Rickman reprises the role in Alice Through the Looking Glass (2016), though he remains a butterfly, leading Alice to the looking-glass portal to Underland and informing her that matters require her urgent attention. He isn't seen again for the rest of the film but makes a cameo in the credits. This was also Rickman's final film performance and the film is dedicated in his memory.

===Once Upon a Time===
The Caterpillar appears in the episode "Hat Trick" of the television series Once Upon a Time, voiced by Roger Daltrey. In the 2013 spin-off series Once Upon a Time in Wonderland, the Caterpillar appears in the episode "Forget Me Not" voiced by Iggy Pop, wherein he operates a meeting-house for the transaction of criminal business. He is consulted twice by Alice for assistance in an adventure of her own.

===In other media===
- In several Marvel Comics stories featuring Doctor Strange, the magical entity Agamotto has appeared in a form resembling the Caterpillar.
- The Caterpillar is referenced in the 1967 song White Rabbit by Jefferson Airplane.
- The Caterpillar appeared in the 2000 video game American McGee's Alice and its 2011 sequel Alice Madness Returns, voiced by Jarion Monroe. He is the wisest denizen in Wonderland and provides guidance to Alice in both games.
- In one episode of Ouran High School Host Club called "Haruhi in Wonderland", Kyoya Otori is dressed as the Caterpillar.

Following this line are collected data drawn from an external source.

<file path="config.mk">
export PLATFORM = sky130hd
export DESIGN_NAME = sixteen_bit_cpu_alu_flat
export DESIGN_NICKNAME = d
export VERILOG_FILES = /design/src/sbca_pkg.sv /design/src/sbca_in_if.sv /design/src/sbca_out_if.sv /design/src/sixteen_bit_cpu_alu.sv /design/src/sbca_div_stage.sv /design/src/flat_wrapper.sv
export SDC_FILE = /design/constraint.sdc
export NUM_CORES = 2
export LEC_CHECK = 0
export BUFFER_PORTS_ARGS = -buffer_cell sky130_fd_sc_hd__buf_2
export CORE_UTILIZATION = 57
export CTS_BUF_LIST = sky130_fd_sc_hd__clkbuf_4 sky130_fd_sc_hd__clkbuf_8
export DETAILED_ROUTE_END_ITERATION = 16
export PLACE_DENSITY = 0.83
export SYNTH_ARGS = -nofsm -noshare
export SYNTH_HDL_FRONTEND = slang
export SYNTH_SLANG_ARGS = --single-unit
</file>
<file path="constraint.sdc">
create_clock -name clk -period 12.97 [get_ports clk]
set_input_delay 0.6485 -clock clk [delete_from_list [all_inputs] [get_ports clk]]
set_output_delay 0.6485 -clock clk [all_outputs]
set_load 0.01 [all_outputs]
</file>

- In the 2003 horror crossover film Freddy vs. Jason, Freddy Krueger takes the form of the Caterpillar and smokes a hookah in Freeburg's dream.
- The Caterpillar appeared in the 2004 novel The Looking-Glass Wars and he plays the role of an oracle.
- The Caterpillar makes a cameo appearance in the Sunsoft's 2006 mobile game Alice's Warped Wonderland (歪みの国のアリス, Yugami no kuni no Arisu). The Caterpillar appears only in one scenario branch of the bad endings, warning Ariko (the "Alice" of the game) that Cheshire Cat has become dangerous, but is shortly squished to death by Cheshire Cat. The Caterpillar takes the form of a miniature human man in a green sleeping bag.
- In the 2009 SyFy TV miniseries Alice, the character is a human nicknamed "Caterpillar" (Harry Dean Stanton), who is the leader of the underground resistance to the Queen of Hearts.
- In the Murdoch Mysteries TV show 2011 episode “Murdoch in Wonderland,” the titular character is framed for murder following an Alice in Wonderland themed costume party. The host, Constance Gardenier, dresses herself as the Caterpillar.
- In the Ensemble Stars! DRAMATICA ACT 3 stage production "カラ降るワンダフル！", Madara Mikejima is portraying the Caterpillar.
- In the 2025 Russian musical film Alice in Wonderland, the Caterpillar is portrayed by Sergey Burunov.